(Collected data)
<file path="src/sv/osc_sequence_parser_unit_defines.svh">
// ----------------------------------------------------------------------------
// OSC sequence parser assertion macros
// Shared concurrent assertion forms, clocked on i_clk, gated by i_rst_n.
// ----------------------------------------------------------------------------
`ifndef OSC_SEQUENCE_PARSER_UNIT_DEFINES_SVH
`define OSC_SEQUENCE_PARSER_UNIT_DEFINES_SVH

// same-cycle implication
`define OSP_ASSERT_NOW(label, ante, cons, msg) \
    label: assert property (@(posedge i_clk) disable iff (!i_rst_n) \
        (ante) |-> (cons)) else $error(msg);

// next-cycle implication
`define OSP_ASSERT_NEXT(label, ante, cons, msg) \
    label: assert property (@(posedge i_clk) disable iff (!i_rst_n) \
        (ante) |=> (cons)) else $error(msg);

`endif

</file>
<file path="src/sv/osp_pkg.sv">
// ----------------------------------------------------------------------------
// OSC sequence parser package
// Result types, role and status codes, and command and byte constants.
// ----------------------------------------------------------------------------
package osp_pkg;

    localparam logic [3:0]  MAX_PARAMS   = 4'd8;
    localparam logic [15:0] CMD_LINK     = 16'd8;
    localparam logic [15:0] CMD_NT_A     = 16'd110;
    localparam logic [15:0] CMD_NT_B     = 16'd111;
    localparam logic [15:0] CMD_NT_C     = 16'd112;
    localparam logic [15:0] CMD_SAT      = 16'hFFFF;
    localparam logic [7:0]  CH_SEMI      = 8'h3B;
    localparam logic [7:0]  CH_EQUAL     = 8'h3D;
    localparam logic [7:0]  CH_COLON     = 8'h3A;
    localparam logic [7:0]  CH_ZERO      = 8'h30;
    localparam logic [7:0]  CH_NINE      = 8'h39;

    typedef enum logic [2:0] {
        ROLE_DIGIT   = 3'd0,
        ROLE_DELIM   = 3'd1,
        ROLE_KEY     = 3'd2,
        ROLE_VALUE   = 3'd3,
        ROLE_TEXT    = 3'd4,
        ROLE_IGNORED = 3'd5
    } t_role;

    typedef enum logic [1:0] {
        ST_UNDECIDED = 2'd0,
        ST_ACCEPTED  = 2'd1,
        ST_REJECTED  = 2'd2
    } t_status;

    typedef struct packed {
        t_role       byte_role;
        logic [2:0]  param_index;
        t_status     status;
        logic [15:0] command_number;
        logic [3:0]  param_count;
    } t_result;

endpackage

</file>
<file path="src/sv/osp_ifs.sv">
// ----------------------------------------------------------------------------
// OSC sequence parser channels
// Valid/ready stream interfaces for body bytes and tagged results.
// ----------------------------------------------------------------------------
interface osp_in_if;
    logic       valid;
    logic       ready;
    logic [7:0] data_byte;
    logic       last_byte;

    modport source (output valid, output data_byte, output last_byte, input ready);
    modport sink   (input valid, input data_byte, input last_byte, output ready);
endinterface

interface osp_out_if;
    logic        valid;
    logic        ready;
    logic [2:0]  byte_role;
    logic [2:0]  param_index;
    logic [1:0]  status;
    logic [15:0] command_number;
    logic [3:0]  param_count;

    modport source (output valid, output byte_role, output param_index, output status,
                    output command_number, output param_count, input ready);
    modport sink   (input valid, input byte_role, input param_index, input status,
                    input command_number, input param_count, output ready);
endinterface

</file>
<file path="src/sv/osp_core.sv">
// ----------------------------------------------------------------------------
// OSC sequence parser core
// Parse state and one-byte step; state advances on each accepted byte.
// ----------------------------------------------------------------------------
module osp_core
    import osp_pkg::*;
#(
    parameter logic [3:0] P_MAX_PARAMS = MAX_PARAMS
)
(
    input  logic       i_clk,
    input  logic       i_rst_n,
    input  logic       i_accept,
    input  logic [7:0] i_data_byte,
    input  logic       i_last_byte,
    output t_result    o_result
);

    typedef enum logic [2:0] {
        PH_CMD    = 3'd0,
        PH_PSTART = 3'd1,
        PH_KEY    = 3'd2,
        PH_VALUE  = 3'd3,
        PH_TEXT   = 3'd4,
        PH_ACCEPT = 3'd5,
        PH_REJECT = 3'd6
    } t_phase;

    t_phase      r_phase, n_phase;
    logic [15:0] r_acc, n_acc;
    logic [3:0]  r_params, n_params;

    logic [19:0] w_prod;
    logic [3:0]  w_params_inc;
    logic        w_digit;
    t_role       w_role;
    logic [2:0]  w_pidx;
    t_status     w_status;

    function automatic logic no_text(input logic [15:0] c);
        return (c == CMD_NT_A) || (c == CMD_NT_B) || (c == CMD_NT_C);
    endfunction

    // digits 0x30..0x39 carry their value in the low nibble
    assign w_prod       = {1'b0, r_acc, 3'b000} + {3'b000, r_acc, 1'b0}
                        + {16'b0, i_data_byte[3:0]};
    assign w_params_inc = r_params + 4'd1;
    assign w_digit      = (i_data_byte >= CH_ZERO) && (i_data_byte <= CH_NINE);

    always_comb begin
        n_phase  = r_phase;
        n_acc    = r_acc;
        n_params = r_params;
        w_role   = ROLE_IGNORED;
        w_pidx   = '0;

        case (r_phase)
            PH_CMD: begin
                if (w_digit) begin
                    n_acc  = (w_prod > {4'b0, CMD_SAT}) ? CMD_SAT : w_prod[15:0];
                    w_role = ROLE_DIGIT;
                end else if (r_acc == CMD_LINK) begin
                    if (i_data_byte == CH_SEMI) begin
                        w_role  = ROLE_DELIM;
                        n_phase = PH_PSTART;
                    end else begin
                        n_phase = PH_REJECT;
                    end
                end else if (i_data_byte == CH_SEMI) begin
                    w_role  = ROLE_DELIM;
                    n_phase = PH_TEXT;
                end else if (no_text(r_acc)) begin
                    n_phase = PH_ACCEPT;
                end else begin
                    n_phase = PH_REJECT;
                end
            end
            PH_PSTART, PH_KEY: begin
                if (r_phase == PH_PSTART && i_data_byte == CH_SEMI) begin
                    w_role  = ROLE_DELIM;
                    n_phase = PH_TEXT;
                end else if (i_data_byte == CH_EQUAL) begin
                    w_role  = ROLE_DELIM;
                    n_phase = PH_VALUE;
                end else begin
                    w_role  = ROLE_KEY;
                    w_pidx  = r_params[2:0];
                    n_phase = PH_KEY;
                end
            end
            PH_VALUE: begin
                if (i_data_byte == CH_COLON || i_data_byte == CH_SEMI) begin
                    w_role   = ROLE_DELIM;
                    n_params = w_params_inc;
                    if (i_data_byte == CH_SEMI) begin
                        n_phase = PH_TEXT;
                    end else if (w_params_inc >= P_MAX_PARAMS) begin
                        n_phase = PH_REJECT;
                    end else begin
                        n_phase = PH_KEY;
                    end
                end else begin
                    w_role = ROLE_VALUE;
                    w_pidx = r_params[2:0];
                end
            end
            PH_TEXT: begin
                w_role = ROLE_TEXT;
            end
            default: begin
                w_role = ROLE_IGNORED;
            end
        endcase

        // body ended before a verdict
        if (i_last_byte) begin
            if (n_phase == PH_CMD) begin
                n_phase = (n_acc != CMD_LINK && no_text(n_acc)) ? PH_ACCEPT : PH_REJECT;
            end else if (n_phase == PH_PSTART || n_phase == PH_KEY || n_phase == PH_VALUE) begin
                n_phase = PH_REJECT;
            end
        end

        case (n_phase)
            PH_TEXT, PH_ACCEPT: w_status = ST_ACCEPTED;
            PH_REJECT:          w_status = ST_REJECTED;
            default:            w_status = ST_UNDECIDED;
        endcase
    end

    assign o_result.byte_role      = w_role;
    assign o_result.param_index    = w_pidx;
    assign o_result.status         = w_status;
    assign o_result.command_number = n_acc;
    assign o_result.param_count    = n_params;

    always_ff @(posedge i_clk) begin
        if (!i_rst_n) begin
            r_phase  <= PH_CMD;
            r_acc    <= '0;
            r_params <= '0;
        end else if (i_accept) begin
            if (i_last_byte) begin
                r_phase  <= PH_CMD;
                r_acc    <= '0;
                r_params <= '0;
            end else begin
                r_phase  <= n_phase;
                r_acc    <= n_acc;
                r_params <= n_params;
            end
        end
    end

endmodule

</file>
<file path="src/sv/osc_sequence_parser_unit.sv">
// ----------------------------------------------------------------------------
// OSC sequence parser unit
// Tags each byte of an OSC body with its role and the running verdict.
// ----------------------------------------------------------------------------
// Usage:
//   i_in carries one body byte per transfer, last_byte marking the final one.
//   o_out carries one result per input byte: role, parameter index, status,
//   saturated command number and count of completed parameters.
//   Timing: results are valid the cycle after transfer unless output stalls.
//   Throughput: one byte per cycle while the skid register is empty; the
//   parse step is a single combinational pass, parse state to result register.
//   Stall: a result held by the receiver does not block input; one more byte
//   is taken into a skid register, then i_in.ready drops until it drains.
//   Reset: parse state returns to the command-digit phase and both result
//   registers empty. After each final byte the parse state also returns
//   to that phase, ready for the next sequence.
// ----------------------------------------------------------------------------
`include "osc_sequence_parser_unit_defines.svh"

module osc_sequence_parser_unit
    import osp_pkg::*;
#(
    parameter logic [3:0] P_MAX_PARAMS = MAX_PARAMS
)
(
    input  logic              i_clk,
    input  logic              i_rst_n,
    osp_in_if.sink            i_in,
    osp_out_if.source         o_out
);

    t_result w_result;
    t_result r_out, r_skid;
    logic    r_out_valid, r_skid_valid;
    logic    w_accept, w_take;

    assign i_in.ready = !r_skid_valid;
    assign w_accept   = i_in.valid && !r_skid_valid;
    assign w_take     = r_out_valid && o_out.ready;

    osp_core #(
        .P_MAX_PARAMS (P_MAX_PARAMS)
    ) u_core (
        .i_clk       (i_clk),
        .i_rst_n     (i_rst_n),
        .i_accept    (w_accept),
        .i_data_byte (i_in.data_byte),
        .i_last_byte (i_in.last_byte),
        .o_result    (w_result)
    );

    always_ff @(posedge i_clk) begin
        if (!i_rst_n) begin
            r_out_valid  <= 1'b0;
            r_skid_valid <= 1'b0;
        end else if (!r_out_valid || w_take) begin
            if (r_skid_valid) begin
                r_out_valid  <= 1'b1;
                r_skid_valid <= 1'b0;
            end else begin
                r_out_valid  <= w_accept;
            end
        end else if (w_accept) begin
            r_skid_valid <= 1'b1;
        end
    end

    always_ff @(posedge i_clk) begin
        if (!r_out_valid || w_take) begin
            if (r_skid_valid) begin
                r_out <= r_skid;
            end else if (w_accept) begin
                r_out <= w_result;
            end
        end else if (w_accept) begin
            r_skid <= w_result;
        end
    end

    assign o_out.valid          = r_out_valid;
    assign o_out.byte_role      = r_out.byte_role;
    assign o_out.param_index    = r_out.param_index;
    assign o_out.status         = r_out.status;
    assign o_out.command_number = r_out.command_number;
    assign o_out.param_count    = r_out.param_count;

    `OSP_ASSERT_NOW(a_skid_behind_out, r_skid_valid, r_out_valid, "skid full while output empty")
    `OSP_ASSERT_NEXT(a_stall_fills_skid, w_accept && r_out_valid && !o_out.ready, r_skid_valid, "stalled transfer lost")
    `OSP_ASSERT_NOW(a_pidx_role, r_out_valid && r_out.param_index != 3'd0, r_out.byte_role == ROLE_KEY || r_out.byte_role == ROLE_VALUE, "param index on non-parameter byte")
    `OSP_ASSERT_NOW(a_text_accepted, r_out_valid && r_out.byte_role == ROLE_TEXT, r_out.status == ST_ACCEPTED, "text byte without acceptance")

endmodule
</file>
<file path="src/flat_wrapper.sv">
// flat-port wrapper written by rule: the top's interface ports become plain ports
module osc_sequence_parser_unit_flat import osp_pkg::*;
#(
    parameter logic [3:0] P_MAX_PARAMS = MAX_PARAMS
)
  (i_clk, i_rst_n, i_in_valid, i_in_data_byte, i_in_last_byte, i_in_ready, o_out_valid, o_out_byte_role, o_out_param_index, o_out_status, o_out_command_number, o_out_param_count, o_out_ready);
  osp_in_if i_in_i ();
  osp_out_if o_out_i ();
  input  logic i_clk;
  input  logic i_rst_n;
  input wire logic [$bits(i_in_i.valid)-1:0] i_in_valid;
  input wire logic [$bits(i_in_i.data_byte)-1:0] i_in_data_byte;
  input wire logic [$bits(i_in_i.last_byte)-1:0] i_in_last_byte;
  output wire logic [$bits(i_in_i.ready)-1:0] i_in_ready;
  output wire logic [$bits(o_out_i.valid)-1:0] o_out_valid;
  output wire logic [$bits(o_out_i.byte_role)-1:0] o_out_byte_role;
  output wire logic [$bits(o_out_i.param_index)-1:0] o_out_param_index;
  output wire logic [$bits(o_out_i.status)-1:0] o_out_status;
  output wire logic [$bits(o_out_i.command_number)-1:0] o_out_command_number;
  output wire logic [$bits(o_out_i.param_count)-1:0] o_out_param_count;
  input wire logic [$bits(o_out_i.ready)-1:0] o_out_ready;
  assign i_in_i.valid = i_in_valid;
  assign i_in_i.data_byte = i_in_data_byte;
  assign i_in_i.last_byte = i_in_last_byte;
  assign i_in_ready = i_in_i.ready;
  assign o_out_valid = o_out_i.valid;
  assign o_out_byte_role = o_out_i.byte_role;
  assign o_out_param_index = o_out_i.param_index;
  assign o_out_status = o_out_i.status;
  assign o_out_command_number = o_out_i.command_number;
  assign o_out_param_count = o_out_i.param_count;
  assign o_out_i.ready = o_out_ready;
  osc_sequence_parser_unit #(.P_MAX_PARAMS(P_MAX_PARAMS)) u_core (.i_clk(i_clk), .i_rst_n(i_rst_n), .i_in(i_in_i), .o_out(o_out_i));
endmodule
</file>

[What is being asked] Go through the records above. Copy each line in which the string "default" appears.

[Output]
            default: begin
            default:            w_status = ST_UNDECIDED;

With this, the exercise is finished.